- **WORK INSTRUCTION**
The stretch wanted below opens at the line containing "[routing by layer]" and closes at the line containing "xor gates and xnor gates: 85 / 85 / 18.53". Please return it exactly, with no other lines.

- **DATASET CONTENT**
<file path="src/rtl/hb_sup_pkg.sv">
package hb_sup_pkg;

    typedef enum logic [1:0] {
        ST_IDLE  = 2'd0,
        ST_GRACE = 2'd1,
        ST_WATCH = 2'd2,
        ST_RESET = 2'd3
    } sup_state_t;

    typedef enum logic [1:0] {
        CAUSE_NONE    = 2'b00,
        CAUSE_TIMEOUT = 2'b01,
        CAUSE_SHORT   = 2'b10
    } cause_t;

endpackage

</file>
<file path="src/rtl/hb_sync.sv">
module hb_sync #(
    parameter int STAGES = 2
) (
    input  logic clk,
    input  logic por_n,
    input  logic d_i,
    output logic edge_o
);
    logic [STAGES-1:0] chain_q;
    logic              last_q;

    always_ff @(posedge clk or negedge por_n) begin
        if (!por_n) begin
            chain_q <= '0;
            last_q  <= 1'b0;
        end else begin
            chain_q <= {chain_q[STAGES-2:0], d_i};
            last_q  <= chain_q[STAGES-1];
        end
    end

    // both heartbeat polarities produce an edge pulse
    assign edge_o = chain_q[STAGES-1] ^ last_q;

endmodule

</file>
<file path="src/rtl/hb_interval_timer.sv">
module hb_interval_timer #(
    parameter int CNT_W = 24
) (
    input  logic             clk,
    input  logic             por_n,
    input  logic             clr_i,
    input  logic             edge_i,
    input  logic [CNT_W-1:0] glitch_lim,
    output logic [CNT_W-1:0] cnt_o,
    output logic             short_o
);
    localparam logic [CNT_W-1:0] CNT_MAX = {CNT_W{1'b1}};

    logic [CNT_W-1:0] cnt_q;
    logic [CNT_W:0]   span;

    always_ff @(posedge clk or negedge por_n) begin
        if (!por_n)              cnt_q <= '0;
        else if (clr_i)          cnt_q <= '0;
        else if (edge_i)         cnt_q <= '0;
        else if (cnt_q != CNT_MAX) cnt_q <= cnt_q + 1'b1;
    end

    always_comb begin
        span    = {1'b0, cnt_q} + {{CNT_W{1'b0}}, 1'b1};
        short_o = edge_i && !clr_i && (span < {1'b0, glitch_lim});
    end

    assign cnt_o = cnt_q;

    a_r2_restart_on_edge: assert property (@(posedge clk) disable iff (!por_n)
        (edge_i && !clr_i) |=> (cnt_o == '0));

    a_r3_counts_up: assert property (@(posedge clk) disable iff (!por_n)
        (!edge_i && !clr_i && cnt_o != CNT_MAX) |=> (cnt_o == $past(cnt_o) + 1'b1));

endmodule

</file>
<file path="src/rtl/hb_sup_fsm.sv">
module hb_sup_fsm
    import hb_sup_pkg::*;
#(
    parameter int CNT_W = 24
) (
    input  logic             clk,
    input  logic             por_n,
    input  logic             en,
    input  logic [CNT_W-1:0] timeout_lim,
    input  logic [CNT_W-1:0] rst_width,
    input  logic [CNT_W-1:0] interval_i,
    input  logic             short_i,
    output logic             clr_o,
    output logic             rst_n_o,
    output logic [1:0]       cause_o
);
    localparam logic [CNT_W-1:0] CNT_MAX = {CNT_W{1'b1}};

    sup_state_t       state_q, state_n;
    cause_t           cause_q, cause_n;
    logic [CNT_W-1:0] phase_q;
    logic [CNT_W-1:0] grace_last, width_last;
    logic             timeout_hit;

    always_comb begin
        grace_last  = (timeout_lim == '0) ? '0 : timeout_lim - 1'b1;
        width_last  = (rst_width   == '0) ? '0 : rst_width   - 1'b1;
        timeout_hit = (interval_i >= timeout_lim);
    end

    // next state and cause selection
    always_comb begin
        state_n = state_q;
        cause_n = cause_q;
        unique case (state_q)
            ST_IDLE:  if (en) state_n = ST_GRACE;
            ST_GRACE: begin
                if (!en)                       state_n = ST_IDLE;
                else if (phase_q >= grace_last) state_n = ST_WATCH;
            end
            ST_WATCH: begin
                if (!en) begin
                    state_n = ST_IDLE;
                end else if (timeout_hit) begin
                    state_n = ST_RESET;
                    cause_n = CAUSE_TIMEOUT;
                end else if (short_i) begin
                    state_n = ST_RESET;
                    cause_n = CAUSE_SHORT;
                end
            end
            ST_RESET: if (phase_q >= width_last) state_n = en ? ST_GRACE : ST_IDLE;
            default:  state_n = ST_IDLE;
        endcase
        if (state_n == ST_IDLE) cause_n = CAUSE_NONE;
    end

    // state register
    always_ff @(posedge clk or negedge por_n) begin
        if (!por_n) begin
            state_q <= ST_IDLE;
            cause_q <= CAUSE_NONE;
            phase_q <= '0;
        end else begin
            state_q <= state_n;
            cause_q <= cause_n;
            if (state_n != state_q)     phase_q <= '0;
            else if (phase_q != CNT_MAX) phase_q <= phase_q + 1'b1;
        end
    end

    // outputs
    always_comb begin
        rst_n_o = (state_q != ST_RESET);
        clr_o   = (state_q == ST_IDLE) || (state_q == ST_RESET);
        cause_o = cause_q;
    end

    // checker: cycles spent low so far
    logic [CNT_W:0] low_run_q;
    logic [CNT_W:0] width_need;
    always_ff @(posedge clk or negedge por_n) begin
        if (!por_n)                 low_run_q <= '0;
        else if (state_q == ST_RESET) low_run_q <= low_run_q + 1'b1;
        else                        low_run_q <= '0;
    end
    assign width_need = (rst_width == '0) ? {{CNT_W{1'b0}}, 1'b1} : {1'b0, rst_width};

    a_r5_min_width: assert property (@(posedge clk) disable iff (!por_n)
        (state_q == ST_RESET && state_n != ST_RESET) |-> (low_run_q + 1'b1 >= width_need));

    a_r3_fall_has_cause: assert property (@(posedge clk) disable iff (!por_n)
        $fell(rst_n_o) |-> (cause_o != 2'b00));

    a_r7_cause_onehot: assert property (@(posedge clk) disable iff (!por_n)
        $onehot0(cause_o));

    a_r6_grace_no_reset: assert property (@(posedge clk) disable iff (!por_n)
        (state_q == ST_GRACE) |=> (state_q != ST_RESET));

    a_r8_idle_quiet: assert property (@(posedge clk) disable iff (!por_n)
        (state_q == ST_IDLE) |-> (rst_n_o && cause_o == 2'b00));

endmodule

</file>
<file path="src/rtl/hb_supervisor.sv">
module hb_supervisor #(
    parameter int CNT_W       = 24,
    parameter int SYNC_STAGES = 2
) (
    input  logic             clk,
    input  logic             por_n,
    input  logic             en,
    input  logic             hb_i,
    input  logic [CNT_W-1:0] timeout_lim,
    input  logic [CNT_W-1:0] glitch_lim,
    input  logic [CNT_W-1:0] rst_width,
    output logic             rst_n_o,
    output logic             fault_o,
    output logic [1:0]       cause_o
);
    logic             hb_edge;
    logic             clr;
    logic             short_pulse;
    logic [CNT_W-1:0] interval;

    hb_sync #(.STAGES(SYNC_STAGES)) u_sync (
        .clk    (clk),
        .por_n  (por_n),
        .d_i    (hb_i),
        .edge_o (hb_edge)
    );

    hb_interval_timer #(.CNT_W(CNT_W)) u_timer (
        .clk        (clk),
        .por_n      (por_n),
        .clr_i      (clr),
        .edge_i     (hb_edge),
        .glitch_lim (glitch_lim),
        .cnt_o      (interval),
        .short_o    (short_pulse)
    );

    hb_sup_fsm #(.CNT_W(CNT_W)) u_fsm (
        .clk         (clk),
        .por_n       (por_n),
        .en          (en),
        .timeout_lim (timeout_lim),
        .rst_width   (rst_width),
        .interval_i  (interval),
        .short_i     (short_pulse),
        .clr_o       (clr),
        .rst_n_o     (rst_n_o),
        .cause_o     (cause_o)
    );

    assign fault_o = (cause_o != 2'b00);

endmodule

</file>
* * *
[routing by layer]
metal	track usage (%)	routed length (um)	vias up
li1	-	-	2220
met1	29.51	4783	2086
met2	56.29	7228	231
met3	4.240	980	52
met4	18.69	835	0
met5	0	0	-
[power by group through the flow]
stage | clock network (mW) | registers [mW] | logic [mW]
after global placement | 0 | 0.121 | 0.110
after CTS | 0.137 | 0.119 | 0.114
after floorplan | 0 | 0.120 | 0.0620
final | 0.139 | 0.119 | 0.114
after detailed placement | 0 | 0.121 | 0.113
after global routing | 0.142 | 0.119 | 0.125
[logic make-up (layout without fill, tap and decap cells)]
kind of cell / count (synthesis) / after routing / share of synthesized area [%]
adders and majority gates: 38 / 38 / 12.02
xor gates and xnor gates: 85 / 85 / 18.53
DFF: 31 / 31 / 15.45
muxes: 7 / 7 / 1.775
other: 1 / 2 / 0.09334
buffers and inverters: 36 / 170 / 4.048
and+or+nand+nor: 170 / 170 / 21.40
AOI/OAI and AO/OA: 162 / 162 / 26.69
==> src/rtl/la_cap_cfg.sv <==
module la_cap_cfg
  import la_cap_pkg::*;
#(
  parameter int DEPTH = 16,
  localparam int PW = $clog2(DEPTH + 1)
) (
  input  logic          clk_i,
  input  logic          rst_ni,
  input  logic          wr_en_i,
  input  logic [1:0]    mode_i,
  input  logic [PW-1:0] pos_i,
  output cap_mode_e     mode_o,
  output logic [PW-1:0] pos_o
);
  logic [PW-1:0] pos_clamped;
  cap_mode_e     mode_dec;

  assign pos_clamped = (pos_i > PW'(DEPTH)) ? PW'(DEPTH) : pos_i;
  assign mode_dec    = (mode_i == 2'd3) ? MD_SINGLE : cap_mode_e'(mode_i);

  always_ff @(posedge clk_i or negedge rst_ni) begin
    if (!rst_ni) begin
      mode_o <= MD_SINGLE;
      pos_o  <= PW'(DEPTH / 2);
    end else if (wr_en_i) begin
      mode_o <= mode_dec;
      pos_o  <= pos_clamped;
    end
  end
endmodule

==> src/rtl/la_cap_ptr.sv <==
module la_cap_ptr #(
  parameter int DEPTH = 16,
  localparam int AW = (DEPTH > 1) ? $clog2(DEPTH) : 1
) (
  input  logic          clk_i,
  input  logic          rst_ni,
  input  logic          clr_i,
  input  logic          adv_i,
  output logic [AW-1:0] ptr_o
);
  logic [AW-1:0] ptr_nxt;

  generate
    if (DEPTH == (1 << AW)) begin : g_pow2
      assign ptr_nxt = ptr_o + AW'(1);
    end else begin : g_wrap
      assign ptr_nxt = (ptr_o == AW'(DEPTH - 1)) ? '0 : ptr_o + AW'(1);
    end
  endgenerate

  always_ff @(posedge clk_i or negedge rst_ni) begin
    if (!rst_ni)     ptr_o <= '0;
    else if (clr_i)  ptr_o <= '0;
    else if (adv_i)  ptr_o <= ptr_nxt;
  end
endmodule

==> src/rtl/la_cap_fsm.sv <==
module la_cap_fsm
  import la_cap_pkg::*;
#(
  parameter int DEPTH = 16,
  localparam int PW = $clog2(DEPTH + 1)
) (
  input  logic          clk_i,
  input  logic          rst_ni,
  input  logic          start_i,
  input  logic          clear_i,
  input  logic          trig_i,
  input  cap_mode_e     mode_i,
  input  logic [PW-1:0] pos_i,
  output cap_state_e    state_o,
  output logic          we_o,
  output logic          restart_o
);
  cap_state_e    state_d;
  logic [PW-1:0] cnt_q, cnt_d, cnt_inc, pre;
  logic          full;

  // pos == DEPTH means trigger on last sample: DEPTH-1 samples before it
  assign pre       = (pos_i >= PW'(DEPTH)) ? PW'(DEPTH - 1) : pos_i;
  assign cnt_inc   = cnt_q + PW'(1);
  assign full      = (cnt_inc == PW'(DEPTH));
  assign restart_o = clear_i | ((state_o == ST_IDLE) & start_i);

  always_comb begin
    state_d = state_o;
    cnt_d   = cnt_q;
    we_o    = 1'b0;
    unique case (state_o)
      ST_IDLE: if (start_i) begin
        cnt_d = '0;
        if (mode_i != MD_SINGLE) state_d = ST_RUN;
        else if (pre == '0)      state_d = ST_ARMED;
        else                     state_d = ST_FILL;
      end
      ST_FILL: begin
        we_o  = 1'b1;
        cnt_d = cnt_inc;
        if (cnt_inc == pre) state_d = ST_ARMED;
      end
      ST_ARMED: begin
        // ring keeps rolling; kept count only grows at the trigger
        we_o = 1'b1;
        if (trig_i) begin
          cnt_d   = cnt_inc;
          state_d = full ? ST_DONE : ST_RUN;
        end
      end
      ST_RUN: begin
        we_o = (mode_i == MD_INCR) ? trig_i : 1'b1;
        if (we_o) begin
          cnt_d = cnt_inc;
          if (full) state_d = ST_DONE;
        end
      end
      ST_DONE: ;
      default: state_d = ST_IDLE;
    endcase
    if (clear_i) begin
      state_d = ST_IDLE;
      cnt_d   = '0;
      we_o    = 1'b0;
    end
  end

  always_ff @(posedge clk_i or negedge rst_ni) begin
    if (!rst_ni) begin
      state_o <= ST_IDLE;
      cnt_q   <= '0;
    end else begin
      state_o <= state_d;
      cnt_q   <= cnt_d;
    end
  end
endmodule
---
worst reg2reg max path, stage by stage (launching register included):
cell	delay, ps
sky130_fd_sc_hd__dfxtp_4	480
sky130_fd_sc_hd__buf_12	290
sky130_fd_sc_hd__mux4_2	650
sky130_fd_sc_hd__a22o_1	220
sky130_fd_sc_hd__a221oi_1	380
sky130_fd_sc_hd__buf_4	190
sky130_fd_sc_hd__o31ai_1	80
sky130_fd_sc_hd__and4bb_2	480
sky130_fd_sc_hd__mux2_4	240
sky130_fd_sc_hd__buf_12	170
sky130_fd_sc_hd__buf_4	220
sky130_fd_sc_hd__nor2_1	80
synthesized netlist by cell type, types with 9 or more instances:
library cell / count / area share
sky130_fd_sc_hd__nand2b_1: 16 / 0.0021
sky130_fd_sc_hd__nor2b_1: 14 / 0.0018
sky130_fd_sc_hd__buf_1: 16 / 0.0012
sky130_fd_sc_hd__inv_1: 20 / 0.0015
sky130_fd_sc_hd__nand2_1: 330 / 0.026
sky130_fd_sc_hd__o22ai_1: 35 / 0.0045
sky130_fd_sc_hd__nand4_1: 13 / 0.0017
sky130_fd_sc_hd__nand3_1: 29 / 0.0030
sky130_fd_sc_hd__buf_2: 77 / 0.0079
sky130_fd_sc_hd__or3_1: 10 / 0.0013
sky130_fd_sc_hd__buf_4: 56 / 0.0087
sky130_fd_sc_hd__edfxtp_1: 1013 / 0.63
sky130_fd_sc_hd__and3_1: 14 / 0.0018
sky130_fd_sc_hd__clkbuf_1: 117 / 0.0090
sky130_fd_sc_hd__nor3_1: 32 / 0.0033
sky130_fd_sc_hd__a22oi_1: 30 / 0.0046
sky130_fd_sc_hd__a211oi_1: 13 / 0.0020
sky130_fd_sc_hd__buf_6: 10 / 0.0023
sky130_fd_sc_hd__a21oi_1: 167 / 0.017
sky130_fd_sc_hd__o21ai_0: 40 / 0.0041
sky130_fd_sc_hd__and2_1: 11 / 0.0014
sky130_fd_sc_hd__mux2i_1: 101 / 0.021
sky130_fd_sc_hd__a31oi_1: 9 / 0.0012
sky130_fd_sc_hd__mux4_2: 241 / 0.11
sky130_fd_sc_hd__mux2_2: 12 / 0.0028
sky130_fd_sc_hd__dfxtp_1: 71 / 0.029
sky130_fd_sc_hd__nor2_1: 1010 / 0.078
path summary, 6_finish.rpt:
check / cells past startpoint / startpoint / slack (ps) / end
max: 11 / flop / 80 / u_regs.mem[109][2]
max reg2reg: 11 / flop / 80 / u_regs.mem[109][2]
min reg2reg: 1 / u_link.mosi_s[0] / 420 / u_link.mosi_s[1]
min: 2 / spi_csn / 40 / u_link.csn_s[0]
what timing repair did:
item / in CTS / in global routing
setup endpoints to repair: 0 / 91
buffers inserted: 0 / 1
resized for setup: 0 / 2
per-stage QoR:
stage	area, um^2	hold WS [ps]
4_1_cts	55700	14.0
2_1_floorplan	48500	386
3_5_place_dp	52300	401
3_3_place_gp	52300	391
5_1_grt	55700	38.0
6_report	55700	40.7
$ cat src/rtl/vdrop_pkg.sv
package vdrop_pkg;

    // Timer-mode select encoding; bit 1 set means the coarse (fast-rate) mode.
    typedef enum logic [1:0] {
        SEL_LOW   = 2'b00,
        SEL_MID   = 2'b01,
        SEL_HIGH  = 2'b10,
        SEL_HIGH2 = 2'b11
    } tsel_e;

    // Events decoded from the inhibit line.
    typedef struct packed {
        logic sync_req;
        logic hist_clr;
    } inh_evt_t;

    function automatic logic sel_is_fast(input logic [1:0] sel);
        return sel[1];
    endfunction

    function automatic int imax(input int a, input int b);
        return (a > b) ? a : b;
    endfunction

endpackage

- **YOUR RESPONSE**
[routing by layer]
metal	track usage (%)	routed length (um)	vias up
li1	-	-	2220
met1	29.51	4783	2086
met2	56.29	7228	231
met3	4.240	980	52
met4	18.69	835	0
met5	0	0	-
[power by group through the flow]
stage | clock network (mW) | registers [mW] | logic [mW]
after global placement | 0 | 0.121 | 0.110
after CTS | 0.137 | 0.119 | 0.114
after floorplan | 0 | 0.120 | 0.0620
final | 0.139 | 0.119 | 0.114
after detailed placement | 0 | 0.121 | 0.113
after global routing | 0.142 | 0.119 | 0.125
[logic make-up (layout without fill, tap and decap cells)]
kind of cell / count (synthesis) / after routing / share of synthesized area [%]
adders and majority gates: 38 / 38 / 12.02
xor gates and xnor gates: 85 / 85 / 18.53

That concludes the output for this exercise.